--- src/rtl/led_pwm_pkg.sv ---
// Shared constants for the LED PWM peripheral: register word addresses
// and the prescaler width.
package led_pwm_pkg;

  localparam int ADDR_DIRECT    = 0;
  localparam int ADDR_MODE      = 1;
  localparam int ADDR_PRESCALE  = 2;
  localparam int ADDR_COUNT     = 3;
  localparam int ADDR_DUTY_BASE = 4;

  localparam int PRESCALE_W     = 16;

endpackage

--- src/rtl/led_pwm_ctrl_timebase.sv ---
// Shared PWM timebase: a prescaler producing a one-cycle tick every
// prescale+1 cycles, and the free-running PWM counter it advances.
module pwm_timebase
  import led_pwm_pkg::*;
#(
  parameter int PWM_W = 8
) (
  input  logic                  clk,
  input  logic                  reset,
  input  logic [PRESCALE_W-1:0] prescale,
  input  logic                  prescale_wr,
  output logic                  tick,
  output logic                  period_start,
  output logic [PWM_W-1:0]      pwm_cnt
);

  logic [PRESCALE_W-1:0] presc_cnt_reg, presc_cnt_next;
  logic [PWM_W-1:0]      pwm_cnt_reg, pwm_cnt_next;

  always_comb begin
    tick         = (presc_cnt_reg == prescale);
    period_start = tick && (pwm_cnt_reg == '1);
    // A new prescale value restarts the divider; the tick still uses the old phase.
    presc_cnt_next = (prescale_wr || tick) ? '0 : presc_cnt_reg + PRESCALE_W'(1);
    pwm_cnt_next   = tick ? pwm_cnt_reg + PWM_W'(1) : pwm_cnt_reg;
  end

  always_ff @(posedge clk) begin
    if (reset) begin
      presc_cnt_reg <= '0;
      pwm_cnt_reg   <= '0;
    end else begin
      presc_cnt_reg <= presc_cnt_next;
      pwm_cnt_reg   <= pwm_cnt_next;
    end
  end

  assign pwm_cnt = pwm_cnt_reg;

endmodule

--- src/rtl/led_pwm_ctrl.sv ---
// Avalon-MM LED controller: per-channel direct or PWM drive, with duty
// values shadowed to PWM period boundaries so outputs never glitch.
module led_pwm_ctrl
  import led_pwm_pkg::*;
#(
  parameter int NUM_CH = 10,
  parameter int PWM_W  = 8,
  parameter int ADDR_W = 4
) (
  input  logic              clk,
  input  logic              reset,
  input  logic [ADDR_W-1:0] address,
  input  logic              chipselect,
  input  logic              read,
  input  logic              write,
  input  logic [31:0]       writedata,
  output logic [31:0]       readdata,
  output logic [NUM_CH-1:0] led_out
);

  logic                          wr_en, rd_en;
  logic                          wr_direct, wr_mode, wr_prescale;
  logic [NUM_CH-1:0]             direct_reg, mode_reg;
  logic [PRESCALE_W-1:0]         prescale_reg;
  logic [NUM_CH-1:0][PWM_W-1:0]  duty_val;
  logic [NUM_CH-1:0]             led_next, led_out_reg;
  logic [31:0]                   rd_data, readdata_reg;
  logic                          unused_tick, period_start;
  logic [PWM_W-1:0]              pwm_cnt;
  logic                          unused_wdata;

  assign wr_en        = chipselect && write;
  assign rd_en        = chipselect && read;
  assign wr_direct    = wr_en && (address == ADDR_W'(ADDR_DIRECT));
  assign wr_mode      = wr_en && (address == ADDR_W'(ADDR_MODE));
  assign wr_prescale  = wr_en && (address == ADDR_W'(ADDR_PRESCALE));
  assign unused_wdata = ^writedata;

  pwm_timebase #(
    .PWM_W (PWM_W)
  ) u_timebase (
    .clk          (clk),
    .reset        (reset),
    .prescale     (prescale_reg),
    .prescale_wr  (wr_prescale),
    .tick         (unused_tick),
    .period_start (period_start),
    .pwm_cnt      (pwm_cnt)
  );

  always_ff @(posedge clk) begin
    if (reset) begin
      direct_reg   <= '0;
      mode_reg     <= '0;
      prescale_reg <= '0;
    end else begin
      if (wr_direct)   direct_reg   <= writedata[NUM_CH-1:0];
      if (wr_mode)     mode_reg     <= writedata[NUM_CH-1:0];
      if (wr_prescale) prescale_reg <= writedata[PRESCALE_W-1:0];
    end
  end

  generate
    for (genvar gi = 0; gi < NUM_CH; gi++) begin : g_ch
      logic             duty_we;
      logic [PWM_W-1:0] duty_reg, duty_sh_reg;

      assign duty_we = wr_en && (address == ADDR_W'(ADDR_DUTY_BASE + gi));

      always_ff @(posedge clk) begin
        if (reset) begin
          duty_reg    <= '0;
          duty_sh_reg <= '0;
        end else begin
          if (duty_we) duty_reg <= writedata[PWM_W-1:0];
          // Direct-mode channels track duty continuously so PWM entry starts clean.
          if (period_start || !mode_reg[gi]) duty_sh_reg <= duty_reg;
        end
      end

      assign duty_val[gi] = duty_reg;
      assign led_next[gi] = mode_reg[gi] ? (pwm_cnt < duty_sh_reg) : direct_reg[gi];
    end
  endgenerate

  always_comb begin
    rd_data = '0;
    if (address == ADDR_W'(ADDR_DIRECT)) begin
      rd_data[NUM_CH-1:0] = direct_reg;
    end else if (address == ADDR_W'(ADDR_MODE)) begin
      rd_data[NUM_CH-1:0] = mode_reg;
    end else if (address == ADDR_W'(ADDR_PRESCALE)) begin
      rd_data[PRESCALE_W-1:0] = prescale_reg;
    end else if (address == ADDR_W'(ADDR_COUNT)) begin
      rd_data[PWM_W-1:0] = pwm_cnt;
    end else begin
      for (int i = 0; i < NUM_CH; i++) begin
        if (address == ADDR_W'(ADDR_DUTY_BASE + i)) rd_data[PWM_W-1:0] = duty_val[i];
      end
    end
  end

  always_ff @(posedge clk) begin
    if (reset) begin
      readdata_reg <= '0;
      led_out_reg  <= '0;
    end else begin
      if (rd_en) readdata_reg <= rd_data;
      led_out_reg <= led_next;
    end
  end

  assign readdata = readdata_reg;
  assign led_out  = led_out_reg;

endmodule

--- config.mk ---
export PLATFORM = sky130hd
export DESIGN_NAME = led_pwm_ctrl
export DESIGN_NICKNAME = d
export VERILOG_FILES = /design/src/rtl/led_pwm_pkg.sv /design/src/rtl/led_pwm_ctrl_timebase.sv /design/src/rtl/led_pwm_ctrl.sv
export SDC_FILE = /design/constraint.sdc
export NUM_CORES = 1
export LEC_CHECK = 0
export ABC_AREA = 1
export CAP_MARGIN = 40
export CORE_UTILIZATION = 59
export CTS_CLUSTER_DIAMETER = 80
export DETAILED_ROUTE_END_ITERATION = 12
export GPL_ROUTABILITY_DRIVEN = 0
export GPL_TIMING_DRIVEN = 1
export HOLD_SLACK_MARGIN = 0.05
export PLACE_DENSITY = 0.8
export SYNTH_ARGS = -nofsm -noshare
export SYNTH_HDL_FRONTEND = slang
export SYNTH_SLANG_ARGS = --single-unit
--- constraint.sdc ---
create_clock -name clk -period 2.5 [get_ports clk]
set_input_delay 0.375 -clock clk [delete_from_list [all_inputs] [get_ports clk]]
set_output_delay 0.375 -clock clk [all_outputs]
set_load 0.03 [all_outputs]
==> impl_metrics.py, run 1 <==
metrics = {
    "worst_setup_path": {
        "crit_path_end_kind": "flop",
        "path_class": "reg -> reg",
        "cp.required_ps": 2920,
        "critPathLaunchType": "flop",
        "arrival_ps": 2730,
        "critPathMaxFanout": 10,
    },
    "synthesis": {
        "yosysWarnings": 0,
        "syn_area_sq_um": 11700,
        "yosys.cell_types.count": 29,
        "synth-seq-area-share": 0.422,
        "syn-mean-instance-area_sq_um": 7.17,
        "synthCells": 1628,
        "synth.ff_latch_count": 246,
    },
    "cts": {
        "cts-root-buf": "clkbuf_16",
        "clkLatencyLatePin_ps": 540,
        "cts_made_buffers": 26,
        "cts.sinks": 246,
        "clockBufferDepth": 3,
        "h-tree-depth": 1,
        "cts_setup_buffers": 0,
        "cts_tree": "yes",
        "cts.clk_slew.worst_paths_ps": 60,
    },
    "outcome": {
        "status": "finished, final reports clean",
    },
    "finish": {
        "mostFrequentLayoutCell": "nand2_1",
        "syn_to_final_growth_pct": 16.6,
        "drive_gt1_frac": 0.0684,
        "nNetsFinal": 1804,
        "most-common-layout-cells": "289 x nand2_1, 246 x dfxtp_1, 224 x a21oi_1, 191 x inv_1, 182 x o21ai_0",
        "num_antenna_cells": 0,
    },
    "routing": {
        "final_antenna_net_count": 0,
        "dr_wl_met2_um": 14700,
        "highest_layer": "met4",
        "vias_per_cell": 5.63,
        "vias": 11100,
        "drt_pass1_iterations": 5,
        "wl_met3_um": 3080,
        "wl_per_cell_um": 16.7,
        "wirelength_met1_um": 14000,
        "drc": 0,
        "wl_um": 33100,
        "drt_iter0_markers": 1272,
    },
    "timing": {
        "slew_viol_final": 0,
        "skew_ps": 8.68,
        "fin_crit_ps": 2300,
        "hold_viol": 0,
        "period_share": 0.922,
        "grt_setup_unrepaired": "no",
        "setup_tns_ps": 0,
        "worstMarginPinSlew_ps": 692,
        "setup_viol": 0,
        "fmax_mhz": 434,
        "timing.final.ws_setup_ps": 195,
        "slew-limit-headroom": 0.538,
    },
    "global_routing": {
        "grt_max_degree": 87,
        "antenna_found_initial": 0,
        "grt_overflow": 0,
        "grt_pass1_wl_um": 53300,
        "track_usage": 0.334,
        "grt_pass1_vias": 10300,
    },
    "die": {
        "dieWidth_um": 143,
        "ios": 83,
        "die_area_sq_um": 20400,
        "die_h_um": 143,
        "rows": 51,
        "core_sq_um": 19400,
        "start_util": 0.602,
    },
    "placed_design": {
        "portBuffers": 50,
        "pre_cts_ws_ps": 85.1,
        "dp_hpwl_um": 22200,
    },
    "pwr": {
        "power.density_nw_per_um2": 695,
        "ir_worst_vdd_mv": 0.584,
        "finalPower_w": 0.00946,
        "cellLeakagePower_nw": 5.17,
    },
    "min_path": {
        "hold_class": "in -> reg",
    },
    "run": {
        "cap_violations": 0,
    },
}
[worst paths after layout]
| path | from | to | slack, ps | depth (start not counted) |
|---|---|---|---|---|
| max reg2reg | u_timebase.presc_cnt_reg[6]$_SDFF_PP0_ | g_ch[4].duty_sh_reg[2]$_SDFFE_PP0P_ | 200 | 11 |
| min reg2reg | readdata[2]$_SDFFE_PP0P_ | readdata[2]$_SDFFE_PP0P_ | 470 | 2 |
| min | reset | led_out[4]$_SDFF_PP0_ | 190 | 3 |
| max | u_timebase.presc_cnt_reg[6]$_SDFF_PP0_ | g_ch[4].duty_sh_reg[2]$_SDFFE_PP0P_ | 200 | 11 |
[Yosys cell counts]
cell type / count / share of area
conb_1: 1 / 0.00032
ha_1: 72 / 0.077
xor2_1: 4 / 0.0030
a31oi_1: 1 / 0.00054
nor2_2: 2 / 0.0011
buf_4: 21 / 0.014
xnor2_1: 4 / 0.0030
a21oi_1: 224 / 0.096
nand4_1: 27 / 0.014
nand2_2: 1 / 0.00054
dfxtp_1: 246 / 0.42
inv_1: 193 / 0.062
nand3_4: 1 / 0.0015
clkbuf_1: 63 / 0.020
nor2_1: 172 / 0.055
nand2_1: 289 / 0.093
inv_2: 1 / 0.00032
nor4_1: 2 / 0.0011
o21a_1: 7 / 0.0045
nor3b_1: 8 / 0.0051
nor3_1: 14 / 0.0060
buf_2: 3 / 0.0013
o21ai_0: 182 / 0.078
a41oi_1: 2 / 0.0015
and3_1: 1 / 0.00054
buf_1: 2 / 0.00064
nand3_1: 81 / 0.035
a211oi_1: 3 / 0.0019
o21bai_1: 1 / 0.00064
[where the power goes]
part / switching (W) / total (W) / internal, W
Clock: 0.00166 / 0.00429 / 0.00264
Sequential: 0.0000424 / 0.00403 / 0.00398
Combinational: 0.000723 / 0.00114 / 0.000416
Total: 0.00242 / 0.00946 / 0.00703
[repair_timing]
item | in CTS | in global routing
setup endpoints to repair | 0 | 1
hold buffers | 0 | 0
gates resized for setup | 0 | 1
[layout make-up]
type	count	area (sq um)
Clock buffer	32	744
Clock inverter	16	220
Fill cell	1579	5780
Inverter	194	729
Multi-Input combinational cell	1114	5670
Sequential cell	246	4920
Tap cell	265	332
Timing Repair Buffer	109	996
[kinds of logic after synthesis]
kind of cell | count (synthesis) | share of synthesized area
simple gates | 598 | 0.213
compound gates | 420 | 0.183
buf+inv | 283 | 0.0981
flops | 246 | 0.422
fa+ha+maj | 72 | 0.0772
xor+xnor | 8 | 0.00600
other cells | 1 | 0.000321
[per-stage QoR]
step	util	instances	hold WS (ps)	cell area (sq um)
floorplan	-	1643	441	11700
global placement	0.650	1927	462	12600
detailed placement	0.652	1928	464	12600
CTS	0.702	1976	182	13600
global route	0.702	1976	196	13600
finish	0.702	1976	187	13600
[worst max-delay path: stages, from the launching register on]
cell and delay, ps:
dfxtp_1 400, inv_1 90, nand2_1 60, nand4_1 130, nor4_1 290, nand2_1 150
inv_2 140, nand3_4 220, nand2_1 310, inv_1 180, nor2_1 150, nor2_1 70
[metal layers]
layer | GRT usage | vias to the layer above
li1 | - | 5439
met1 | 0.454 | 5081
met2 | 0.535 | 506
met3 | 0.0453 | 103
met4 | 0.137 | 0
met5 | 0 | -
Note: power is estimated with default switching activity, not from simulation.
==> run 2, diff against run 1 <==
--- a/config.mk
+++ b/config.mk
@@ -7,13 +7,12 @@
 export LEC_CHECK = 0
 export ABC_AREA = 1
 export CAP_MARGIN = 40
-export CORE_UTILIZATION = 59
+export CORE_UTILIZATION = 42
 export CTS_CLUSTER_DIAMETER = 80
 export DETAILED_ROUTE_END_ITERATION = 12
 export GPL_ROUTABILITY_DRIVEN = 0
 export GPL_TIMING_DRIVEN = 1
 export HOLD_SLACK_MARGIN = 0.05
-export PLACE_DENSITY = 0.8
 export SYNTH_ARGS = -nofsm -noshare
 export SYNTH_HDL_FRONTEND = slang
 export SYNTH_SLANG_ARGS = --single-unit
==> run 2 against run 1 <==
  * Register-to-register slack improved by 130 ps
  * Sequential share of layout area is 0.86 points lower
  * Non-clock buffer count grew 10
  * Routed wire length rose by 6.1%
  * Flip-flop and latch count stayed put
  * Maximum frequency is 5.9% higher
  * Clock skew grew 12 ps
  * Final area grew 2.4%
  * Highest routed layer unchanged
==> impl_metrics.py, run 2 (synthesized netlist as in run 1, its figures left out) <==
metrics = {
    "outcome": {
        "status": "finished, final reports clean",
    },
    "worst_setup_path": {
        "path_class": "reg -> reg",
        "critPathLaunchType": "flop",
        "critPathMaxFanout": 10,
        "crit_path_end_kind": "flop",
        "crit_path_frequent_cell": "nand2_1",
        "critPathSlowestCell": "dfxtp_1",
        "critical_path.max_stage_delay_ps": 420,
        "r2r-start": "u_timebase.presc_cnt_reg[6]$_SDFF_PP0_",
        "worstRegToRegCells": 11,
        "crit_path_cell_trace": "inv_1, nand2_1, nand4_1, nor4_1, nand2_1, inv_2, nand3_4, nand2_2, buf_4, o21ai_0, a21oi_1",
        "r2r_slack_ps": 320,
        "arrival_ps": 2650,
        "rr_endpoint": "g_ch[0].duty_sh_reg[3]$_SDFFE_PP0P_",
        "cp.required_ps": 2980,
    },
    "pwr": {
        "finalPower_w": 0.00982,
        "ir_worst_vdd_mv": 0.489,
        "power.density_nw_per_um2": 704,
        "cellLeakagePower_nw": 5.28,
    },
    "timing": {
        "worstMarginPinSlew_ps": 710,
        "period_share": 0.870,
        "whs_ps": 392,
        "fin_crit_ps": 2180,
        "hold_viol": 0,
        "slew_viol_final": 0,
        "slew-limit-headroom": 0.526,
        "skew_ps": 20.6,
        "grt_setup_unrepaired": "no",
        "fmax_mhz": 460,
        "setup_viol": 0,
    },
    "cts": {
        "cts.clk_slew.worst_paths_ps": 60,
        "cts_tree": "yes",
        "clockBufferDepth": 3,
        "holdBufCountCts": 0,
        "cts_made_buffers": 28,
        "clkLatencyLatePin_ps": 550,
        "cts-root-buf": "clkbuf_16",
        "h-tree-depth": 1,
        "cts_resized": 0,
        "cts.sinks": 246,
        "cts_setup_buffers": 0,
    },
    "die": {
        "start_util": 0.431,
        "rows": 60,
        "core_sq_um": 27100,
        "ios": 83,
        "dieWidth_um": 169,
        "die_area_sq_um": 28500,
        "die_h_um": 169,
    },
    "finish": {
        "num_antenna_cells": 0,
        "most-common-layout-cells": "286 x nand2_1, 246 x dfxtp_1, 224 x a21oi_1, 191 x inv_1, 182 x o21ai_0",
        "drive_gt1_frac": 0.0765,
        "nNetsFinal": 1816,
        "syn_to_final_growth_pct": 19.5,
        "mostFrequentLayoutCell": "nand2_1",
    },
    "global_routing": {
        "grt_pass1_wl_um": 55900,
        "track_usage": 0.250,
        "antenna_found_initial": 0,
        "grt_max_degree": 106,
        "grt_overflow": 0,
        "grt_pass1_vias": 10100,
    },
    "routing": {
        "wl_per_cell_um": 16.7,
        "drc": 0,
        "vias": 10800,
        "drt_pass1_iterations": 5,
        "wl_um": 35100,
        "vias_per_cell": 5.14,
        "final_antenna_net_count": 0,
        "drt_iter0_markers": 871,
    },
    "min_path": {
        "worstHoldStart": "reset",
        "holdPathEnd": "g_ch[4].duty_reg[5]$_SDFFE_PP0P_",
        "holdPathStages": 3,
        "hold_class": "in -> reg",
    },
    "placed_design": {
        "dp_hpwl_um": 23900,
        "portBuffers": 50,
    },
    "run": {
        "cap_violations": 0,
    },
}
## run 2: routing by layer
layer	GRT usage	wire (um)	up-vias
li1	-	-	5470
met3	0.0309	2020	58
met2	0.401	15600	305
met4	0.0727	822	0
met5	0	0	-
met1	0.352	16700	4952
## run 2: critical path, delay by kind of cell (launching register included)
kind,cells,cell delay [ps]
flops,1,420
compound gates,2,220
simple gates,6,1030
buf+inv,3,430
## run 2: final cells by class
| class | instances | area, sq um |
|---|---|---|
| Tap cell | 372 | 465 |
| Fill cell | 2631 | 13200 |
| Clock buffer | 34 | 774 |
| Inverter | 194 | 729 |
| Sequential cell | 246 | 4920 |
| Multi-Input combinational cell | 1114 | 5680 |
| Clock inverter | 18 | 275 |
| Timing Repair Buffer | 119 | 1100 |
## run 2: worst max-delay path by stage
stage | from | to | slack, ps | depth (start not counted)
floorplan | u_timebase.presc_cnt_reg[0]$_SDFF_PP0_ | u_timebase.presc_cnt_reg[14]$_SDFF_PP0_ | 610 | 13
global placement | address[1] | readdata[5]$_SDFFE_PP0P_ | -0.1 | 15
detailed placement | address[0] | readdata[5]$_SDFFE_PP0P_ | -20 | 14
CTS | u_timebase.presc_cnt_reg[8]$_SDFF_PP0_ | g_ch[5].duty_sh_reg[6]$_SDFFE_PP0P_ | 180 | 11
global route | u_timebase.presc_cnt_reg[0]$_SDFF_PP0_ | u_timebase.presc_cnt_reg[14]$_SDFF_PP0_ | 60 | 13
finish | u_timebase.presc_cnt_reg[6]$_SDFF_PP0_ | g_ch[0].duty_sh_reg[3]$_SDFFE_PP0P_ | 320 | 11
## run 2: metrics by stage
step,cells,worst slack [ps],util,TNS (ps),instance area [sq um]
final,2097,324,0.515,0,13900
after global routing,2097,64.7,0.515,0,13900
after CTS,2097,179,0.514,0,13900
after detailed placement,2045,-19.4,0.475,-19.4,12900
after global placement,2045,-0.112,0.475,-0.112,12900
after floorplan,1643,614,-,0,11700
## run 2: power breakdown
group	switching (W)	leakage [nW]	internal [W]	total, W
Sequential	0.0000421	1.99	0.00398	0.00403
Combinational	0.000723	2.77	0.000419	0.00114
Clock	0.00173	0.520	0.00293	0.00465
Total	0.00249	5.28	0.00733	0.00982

### WHAT IS BEING ASKED
The string "Fill": state how many lines above contain it, giving nothing but the number.

### SOLUTION TO THIS TASK
2